EXERCISE PROMPT -
Beneath this task are records; print exactly the stretch of them from the line with "export ABC_AREA = 1" through the line with "set_output_delay 6 -clock clk [all_outputs]", both ends included.

MATERIAL FOR THIS EXERCISE -
━━━

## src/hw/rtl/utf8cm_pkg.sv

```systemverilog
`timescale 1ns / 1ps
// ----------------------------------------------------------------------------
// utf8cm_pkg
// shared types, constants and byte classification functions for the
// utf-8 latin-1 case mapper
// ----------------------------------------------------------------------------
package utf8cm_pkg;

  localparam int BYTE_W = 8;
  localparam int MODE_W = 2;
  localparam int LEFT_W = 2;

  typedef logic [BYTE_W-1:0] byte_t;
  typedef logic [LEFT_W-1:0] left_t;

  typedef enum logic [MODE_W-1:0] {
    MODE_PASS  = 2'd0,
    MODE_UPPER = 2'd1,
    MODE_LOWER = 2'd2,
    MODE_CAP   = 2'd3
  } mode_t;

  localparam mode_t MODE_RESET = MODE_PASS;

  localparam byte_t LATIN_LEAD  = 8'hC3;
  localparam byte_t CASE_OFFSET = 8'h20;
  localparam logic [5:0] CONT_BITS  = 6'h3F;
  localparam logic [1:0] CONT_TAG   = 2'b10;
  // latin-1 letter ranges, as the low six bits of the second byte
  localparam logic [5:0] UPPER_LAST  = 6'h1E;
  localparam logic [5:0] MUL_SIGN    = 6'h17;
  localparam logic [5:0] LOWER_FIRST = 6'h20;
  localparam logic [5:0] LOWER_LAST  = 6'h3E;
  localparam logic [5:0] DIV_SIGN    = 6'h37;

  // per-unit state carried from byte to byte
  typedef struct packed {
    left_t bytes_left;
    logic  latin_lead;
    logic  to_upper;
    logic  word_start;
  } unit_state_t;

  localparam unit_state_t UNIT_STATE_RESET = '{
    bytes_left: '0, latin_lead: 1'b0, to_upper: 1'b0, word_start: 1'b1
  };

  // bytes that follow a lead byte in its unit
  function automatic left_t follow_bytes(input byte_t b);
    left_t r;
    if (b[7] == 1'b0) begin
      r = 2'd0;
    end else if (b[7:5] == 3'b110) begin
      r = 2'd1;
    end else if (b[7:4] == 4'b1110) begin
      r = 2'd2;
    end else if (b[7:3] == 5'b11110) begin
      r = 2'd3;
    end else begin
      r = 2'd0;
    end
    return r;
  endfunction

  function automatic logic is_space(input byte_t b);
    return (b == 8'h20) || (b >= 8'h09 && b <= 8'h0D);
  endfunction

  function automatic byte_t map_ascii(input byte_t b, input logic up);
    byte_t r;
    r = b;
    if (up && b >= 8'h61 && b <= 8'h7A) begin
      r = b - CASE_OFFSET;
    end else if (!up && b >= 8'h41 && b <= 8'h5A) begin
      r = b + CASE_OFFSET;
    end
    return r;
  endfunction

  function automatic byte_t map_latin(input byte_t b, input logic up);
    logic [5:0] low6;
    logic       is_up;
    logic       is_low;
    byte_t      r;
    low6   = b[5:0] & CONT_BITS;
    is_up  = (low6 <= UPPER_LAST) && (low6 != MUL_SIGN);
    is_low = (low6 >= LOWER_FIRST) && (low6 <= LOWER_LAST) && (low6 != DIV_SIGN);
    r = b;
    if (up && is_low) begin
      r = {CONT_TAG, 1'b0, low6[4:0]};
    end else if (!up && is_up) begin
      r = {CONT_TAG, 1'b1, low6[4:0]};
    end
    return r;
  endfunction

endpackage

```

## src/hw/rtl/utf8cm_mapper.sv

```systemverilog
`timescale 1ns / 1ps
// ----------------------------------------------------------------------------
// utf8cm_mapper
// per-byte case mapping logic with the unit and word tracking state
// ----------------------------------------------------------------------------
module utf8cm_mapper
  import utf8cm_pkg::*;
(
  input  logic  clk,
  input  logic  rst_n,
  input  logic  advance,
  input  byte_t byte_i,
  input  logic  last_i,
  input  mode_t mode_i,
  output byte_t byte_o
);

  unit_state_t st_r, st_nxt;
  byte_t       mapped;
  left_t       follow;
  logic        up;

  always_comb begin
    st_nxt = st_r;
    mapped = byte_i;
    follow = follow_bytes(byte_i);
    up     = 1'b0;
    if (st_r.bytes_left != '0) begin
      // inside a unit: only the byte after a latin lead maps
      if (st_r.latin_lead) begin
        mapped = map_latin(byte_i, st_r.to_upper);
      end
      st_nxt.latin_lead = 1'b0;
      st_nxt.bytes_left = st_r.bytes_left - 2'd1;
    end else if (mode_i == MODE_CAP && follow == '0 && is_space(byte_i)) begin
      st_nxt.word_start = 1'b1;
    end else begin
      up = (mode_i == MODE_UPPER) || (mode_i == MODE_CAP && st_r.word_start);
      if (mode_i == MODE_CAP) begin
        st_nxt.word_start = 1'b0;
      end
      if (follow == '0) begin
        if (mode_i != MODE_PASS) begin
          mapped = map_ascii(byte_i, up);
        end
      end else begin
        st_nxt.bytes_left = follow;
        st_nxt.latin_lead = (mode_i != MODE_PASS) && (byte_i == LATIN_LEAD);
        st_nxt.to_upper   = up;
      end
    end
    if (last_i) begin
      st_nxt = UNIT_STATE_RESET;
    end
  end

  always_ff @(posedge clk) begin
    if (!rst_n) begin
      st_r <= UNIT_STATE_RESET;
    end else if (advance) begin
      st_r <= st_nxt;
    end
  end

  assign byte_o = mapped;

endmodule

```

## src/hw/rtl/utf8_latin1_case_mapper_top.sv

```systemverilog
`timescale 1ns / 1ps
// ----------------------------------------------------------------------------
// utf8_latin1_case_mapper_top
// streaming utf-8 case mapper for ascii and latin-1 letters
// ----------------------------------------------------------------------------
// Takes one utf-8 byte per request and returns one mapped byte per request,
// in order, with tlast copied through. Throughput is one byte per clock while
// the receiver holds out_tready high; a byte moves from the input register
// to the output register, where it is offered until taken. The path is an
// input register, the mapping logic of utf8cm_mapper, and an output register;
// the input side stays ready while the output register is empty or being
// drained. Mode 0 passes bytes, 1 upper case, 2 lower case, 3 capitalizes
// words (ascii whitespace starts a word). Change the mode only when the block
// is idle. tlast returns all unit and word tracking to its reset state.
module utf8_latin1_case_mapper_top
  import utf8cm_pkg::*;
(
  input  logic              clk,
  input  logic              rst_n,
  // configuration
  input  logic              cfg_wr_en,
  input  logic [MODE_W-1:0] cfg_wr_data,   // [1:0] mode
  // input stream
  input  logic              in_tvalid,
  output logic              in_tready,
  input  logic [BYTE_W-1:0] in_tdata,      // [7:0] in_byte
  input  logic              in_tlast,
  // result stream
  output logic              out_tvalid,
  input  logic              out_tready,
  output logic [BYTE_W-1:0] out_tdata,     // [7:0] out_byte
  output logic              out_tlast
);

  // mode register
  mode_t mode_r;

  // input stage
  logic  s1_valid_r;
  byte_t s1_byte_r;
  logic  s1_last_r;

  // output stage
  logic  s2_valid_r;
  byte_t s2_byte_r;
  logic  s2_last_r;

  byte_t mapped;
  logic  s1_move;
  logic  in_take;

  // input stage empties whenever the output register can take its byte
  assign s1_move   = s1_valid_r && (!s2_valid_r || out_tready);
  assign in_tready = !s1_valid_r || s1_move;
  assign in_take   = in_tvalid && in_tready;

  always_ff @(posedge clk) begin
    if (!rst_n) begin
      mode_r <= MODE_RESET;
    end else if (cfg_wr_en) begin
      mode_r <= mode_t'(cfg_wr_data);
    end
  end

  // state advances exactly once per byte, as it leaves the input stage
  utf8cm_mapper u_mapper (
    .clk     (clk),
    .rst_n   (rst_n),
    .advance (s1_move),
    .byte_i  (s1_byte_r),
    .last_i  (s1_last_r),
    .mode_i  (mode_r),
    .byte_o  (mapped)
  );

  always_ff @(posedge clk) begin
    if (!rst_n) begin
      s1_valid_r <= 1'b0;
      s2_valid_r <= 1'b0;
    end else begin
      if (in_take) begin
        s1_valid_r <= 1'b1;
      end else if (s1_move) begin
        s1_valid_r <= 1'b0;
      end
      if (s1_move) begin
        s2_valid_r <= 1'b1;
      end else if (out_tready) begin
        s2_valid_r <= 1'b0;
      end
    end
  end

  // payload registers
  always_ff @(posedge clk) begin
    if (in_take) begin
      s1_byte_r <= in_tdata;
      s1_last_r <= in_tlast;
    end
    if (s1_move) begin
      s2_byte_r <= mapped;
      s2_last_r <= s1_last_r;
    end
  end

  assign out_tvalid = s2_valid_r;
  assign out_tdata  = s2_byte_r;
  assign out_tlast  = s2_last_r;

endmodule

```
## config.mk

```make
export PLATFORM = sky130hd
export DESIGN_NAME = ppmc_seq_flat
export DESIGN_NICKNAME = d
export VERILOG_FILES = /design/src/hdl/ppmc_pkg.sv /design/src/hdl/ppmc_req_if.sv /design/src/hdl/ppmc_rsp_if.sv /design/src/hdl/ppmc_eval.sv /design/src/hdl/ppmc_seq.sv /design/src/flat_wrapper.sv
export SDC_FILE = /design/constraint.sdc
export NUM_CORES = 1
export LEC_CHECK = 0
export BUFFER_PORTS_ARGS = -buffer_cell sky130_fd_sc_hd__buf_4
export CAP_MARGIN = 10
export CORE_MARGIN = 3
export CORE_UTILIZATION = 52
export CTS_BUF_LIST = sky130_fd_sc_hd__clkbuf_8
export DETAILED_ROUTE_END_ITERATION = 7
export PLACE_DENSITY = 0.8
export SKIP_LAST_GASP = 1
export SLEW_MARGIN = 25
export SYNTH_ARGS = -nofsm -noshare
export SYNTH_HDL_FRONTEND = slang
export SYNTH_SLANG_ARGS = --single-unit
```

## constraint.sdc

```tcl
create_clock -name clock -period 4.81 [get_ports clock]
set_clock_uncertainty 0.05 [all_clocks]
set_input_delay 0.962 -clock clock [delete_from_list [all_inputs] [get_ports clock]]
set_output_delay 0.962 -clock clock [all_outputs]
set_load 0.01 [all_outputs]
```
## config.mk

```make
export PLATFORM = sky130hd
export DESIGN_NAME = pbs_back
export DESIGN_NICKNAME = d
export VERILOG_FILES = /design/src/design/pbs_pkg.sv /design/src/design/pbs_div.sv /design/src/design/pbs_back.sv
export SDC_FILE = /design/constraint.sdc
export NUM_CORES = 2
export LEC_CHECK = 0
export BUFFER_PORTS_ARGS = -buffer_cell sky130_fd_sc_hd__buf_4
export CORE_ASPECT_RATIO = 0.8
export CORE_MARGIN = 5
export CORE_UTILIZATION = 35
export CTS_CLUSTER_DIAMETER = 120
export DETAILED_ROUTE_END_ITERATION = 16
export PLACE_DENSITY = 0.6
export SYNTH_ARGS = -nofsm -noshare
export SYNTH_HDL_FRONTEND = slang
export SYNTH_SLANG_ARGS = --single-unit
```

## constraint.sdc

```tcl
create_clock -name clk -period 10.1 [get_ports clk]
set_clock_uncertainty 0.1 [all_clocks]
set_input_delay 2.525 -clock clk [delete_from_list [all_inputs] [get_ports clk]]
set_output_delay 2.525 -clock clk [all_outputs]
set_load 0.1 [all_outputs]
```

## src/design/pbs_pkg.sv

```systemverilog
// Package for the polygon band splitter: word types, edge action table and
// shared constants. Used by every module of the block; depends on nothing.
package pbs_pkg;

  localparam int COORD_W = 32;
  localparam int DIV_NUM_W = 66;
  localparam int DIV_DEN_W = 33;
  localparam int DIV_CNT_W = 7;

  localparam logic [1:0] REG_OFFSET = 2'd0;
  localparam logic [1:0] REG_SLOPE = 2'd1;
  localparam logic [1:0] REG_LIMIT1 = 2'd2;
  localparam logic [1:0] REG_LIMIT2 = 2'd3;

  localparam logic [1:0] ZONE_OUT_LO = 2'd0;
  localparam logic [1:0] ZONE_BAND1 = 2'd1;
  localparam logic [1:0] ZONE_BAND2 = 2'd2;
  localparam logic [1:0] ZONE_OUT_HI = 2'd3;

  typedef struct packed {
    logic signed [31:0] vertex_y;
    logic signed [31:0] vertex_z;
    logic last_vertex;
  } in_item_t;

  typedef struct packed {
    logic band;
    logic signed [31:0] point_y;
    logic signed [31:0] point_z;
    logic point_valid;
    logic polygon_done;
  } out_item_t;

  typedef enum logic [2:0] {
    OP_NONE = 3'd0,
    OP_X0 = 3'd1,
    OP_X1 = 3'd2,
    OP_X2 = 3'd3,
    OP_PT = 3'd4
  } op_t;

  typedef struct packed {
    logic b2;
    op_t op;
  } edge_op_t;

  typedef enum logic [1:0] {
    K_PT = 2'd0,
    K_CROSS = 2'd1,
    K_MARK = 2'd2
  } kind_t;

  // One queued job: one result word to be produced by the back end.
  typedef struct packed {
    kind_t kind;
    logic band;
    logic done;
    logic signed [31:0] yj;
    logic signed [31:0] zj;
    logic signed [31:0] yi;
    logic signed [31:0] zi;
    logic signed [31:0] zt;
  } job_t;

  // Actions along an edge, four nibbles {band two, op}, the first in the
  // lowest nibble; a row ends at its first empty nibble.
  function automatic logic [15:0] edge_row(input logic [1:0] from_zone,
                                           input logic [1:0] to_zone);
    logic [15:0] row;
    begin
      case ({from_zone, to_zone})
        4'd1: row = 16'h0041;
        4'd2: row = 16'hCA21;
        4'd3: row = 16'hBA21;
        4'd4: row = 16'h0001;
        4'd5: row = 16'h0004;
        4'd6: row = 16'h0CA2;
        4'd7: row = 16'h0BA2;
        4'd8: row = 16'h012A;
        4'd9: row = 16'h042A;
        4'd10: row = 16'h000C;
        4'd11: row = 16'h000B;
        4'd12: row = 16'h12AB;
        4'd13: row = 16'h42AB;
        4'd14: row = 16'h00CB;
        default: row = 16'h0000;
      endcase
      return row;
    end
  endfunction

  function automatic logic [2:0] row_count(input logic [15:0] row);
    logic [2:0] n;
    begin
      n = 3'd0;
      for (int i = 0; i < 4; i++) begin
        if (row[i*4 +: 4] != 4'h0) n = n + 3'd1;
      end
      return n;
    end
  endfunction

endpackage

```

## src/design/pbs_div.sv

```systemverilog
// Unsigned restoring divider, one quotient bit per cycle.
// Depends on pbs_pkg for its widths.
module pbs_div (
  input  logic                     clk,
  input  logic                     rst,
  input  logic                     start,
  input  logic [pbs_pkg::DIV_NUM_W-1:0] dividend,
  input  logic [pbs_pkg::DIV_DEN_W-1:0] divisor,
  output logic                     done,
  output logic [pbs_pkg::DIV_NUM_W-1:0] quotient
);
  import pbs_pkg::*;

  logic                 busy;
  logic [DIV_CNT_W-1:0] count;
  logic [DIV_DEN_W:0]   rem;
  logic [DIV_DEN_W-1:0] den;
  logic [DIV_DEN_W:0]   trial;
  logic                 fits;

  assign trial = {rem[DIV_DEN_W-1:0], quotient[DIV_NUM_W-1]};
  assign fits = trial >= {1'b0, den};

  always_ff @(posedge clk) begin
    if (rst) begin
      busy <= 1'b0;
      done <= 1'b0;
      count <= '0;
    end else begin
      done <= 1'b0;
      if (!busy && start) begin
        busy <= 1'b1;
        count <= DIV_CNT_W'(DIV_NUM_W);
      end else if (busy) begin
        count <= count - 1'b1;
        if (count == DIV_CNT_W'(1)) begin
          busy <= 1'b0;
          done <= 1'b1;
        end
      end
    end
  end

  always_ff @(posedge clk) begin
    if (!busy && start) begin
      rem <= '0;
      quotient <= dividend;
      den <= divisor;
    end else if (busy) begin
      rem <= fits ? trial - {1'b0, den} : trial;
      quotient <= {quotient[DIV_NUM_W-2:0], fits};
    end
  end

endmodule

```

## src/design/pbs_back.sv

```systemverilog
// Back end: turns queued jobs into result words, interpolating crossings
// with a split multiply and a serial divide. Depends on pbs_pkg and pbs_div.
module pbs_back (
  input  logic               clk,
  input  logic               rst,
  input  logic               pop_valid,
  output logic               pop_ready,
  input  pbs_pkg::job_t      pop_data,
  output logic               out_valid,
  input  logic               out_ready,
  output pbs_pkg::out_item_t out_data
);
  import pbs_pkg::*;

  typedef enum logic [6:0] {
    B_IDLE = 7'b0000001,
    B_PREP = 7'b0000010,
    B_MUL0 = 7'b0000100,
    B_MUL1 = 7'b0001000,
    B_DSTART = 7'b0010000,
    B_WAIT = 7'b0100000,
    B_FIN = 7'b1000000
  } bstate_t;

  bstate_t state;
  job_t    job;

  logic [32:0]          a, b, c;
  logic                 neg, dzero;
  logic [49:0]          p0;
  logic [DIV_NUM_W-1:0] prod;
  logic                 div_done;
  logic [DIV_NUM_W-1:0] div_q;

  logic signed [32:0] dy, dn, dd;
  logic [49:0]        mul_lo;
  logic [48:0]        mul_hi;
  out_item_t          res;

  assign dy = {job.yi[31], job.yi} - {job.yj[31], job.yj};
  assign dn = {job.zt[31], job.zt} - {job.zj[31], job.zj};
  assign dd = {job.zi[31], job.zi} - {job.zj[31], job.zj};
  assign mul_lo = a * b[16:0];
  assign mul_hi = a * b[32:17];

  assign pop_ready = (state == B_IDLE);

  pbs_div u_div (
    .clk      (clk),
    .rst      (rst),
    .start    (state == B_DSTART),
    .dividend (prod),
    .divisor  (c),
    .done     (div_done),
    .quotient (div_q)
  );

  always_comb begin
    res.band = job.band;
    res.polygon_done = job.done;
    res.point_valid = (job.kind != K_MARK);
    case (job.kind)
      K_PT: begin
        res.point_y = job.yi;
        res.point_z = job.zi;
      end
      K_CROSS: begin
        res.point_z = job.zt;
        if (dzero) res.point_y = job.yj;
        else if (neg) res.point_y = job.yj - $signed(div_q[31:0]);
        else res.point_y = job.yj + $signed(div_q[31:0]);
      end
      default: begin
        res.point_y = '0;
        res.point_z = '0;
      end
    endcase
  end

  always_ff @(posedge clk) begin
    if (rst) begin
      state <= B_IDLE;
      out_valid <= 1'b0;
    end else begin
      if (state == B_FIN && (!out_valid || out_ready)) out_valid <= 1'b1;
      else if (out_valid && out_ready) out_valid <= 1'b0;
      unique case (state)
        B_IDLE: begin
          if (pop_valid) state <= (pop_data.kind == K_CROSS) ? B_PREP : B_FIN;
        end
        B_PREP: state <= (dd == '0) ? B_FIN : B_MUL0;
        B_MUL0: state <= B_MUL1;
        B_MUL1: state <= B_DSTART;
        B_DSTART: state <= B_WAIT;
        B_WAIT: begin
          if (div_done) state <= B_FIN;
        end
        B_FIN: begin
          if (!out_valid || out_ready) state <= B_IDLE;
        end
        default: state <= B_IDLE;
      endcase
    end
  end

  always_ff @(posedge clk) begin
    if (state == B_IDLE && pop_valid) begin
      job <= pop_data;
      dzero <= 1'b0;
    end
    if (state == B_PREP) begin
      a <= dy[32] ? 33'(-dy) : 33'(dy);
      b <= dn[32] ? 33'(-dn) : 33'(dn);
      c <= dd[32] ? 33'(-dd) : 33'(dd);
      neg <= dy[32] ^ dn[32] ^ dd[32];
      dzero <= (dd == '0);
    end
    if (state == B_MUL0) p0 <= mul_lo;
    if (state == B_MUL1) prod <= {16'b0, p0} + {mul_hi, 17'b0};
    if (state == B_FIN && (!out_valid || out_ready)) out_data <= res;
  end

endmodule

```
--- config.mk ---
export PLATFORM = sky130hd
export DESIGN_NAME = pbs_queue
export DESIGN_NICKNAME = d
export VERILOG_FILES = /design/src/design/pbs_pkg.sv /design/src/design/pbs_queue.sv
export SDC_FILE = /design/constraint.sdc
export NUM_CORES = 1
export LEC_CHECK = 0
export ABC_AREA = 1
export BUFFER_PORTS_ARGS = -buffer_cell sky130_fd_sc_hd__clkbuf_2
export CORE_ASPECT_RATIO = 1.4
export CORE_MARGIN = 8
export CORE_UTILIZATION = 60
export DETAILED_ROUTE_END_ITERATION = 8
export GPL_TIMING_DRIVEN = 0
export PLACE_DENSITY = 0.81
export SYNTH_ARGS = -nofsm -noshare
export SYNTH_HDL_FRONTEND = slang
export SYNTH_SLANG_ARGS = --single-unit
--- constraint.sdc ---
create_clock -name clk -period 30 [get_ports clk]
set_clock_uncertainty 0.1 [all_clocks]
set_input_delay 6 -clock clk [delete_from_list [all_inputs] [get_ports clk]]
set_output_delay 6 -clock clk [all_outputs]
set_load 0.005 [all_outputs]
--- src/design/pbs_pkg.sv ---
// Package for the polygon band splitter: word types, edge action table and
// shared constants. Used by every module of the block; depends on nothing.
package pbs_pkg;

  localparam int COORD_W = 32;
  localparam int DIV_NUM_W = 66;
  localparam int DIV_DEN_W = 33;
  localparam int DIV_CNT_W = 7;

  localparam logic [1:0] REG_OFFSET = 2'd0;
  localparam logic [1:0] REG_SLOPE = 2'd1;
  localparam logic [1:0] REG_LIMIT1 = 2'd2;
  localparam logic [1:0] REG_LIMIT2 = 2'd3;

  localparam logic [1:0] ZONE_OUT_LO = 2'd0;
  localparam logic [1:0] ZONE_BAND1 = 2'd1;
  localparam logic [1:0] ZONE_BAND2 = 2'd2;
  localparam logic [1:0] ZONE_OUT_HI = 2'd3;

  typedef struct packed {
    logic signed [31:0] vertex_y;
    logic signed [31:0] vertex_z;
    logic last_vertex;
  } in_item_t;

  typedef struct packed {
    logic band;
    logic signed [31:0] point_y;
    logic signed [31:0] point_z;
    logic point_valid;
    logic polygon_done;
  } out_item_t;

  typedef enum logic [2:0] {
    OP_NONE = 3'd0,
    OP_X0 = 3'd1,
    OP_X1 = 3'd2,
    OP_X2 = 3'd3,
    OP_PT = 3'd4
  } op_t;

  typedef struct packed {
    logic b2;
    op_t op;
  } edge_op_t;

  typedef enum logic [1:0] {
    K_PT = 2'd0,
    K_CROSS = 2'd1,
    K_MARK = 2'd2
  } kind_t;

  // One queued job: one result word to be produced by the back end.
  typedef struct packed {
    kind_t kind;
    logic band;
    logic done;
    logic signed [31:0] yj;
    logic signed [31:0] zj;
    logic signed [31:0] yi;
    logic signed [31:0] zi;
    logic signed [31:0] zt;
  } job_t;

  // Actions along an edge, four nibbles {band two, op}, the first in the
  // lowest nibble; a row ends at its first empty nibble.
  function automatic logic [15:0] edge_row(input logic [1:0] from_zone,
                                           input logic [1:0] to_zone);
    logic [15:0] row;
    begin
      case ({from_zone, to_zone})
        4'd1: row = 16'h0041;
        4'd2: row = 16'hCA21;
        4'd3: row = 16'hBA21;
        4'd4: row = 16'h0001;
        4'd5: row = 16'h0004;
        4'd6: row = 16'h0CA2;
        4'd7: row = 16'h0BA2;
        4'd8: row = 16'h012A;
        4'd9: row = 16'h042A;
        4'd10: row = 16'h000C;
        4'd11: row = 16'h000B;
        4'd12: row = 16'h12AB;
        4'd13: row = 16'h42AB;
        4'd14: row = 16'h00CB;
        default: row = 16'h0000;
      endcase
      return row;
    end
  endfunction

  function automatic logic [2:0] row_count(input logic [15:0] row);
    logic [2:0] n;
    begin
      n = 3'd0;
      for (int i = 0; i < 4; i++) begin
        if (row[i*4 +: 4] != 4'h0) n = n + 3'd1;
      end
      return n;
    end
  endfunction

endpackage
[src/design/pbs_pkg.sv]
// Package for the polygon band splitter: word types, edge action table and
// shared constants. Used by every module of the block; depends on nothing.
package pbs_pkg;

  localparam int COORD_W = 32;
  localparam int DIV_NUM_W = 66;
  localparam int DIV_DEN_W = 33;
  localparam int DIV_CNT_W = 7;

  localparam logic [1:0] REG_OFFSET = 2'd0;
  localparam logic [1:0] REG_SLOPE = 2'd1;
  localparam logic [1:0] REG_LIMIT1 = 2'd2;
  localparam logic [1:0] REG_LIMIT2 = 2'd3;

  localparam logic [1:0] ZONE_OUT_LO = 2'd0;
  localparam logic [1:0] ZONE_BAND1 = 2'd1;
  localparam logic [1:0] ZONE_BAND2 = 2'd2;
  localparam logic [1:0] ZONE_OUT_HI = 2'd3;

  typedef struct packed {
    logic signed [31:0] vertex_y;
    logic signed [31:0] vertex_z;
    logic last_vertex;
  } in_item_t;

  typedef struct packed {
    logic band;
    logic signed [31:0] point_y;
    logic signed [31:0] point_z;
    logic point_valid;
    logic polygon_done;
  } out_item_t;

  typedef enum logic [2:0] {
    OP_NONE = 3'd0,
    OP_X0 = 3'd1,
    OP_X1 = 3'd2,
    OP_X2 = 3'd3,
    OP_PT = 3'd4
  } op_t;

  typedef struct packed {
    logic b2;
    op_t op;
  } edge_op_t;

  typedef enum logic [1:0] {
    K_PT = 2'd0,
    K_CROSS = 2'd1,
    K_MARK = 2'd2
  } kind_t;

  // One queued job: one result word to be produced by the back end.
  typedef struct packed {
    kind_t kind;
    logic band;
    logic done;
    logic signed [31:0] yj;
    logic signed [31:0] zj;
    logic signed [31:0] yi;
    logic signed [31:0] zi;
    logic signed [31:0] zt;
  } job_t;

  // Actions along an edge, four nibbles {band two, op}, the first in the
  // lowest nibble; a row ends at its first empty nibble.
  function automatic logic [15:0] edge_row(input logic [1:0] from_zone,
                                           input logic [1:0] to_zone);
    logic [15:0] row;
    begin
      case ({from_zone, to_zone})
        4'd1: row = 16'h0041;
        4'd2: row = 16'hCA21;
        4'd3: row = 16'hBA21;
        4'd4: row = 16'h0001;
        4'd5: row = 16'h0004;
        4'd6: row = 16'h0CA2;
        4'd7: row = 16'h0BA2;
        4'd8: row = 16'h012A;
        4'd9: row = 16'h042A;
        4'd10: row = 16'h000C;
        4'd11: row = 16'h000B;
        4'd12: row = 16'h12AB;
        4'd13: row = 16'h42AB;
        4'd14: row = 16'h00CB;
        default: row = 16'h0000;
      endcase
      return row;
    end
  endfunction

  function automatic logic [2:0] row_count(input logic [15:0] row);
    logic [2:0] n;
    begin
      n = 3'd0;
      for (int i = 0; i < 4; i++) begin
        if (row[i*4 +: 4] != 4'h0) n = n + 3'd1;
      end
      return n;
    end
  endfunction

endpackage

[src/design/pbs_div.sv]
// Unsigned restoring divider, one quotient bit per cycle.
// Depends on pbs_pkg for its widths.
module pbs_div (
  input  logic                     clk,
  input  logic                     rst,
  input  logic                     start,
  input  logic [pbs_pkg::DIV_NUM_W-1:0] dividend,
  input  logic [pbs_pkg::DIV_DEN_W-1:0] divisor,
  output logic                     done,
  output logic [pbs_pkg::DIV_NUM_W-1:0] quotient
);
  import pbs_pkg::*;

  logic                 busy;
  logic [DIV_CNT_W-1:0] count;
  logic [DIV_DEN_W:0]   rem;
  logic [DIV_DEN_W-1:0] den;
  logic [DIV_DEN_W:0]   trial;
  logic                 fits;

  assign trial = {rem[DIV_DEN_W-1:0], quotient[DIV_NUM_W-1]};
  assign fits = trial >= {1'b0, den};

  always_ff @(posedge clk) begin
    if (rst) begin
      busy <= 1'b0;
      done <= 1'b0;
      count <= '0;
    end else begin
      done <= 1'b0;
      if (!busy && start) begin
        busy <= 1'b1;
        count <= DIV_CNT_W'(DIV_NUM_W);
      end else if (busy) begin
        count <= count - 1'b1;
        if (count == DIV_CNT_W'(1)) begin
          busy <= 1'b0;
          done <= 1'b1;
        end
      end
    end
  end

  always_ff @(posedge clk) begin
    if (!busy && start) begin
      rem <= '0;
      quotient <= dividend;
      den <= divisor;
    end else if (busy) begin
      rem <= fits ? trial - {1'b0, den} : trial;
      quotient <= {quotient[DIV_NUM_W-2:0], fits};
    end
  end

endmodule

━━━

RESULT OF THE TASK -
export ABC_AREA = 1
export BUFFER_PORTS_ARGS = -buffer_cell sky130_fd_sc_hd__clkbuf_2
export CORE_ASPECT_RATIO = 1.4
export CORE_MARGIN = 8
export CORE_UTILIZATION = 60
export DETAILED_ROUTE_END_ITERATION = 8
export GPL_TIMING_DRIVEN = 0
export PLACE_DENSITY = 0.81
export SYNTH_ARGS = -nofsm -noshare
export SYNTH_HDL_FRONTEND = slang
export SYNTH_SLANG_ARGS = --single-unit
--- constraint.sdc ---
create_clock -name clk -period 30 [get_ports clk]
set_clock_uncertainty 0.1 [all_clocks]
set_input_delay 6 -clock clk [delete_from_list [all_inputs] [get_ports clk]]
set_output_delay 6 -clock clk [all_outputs]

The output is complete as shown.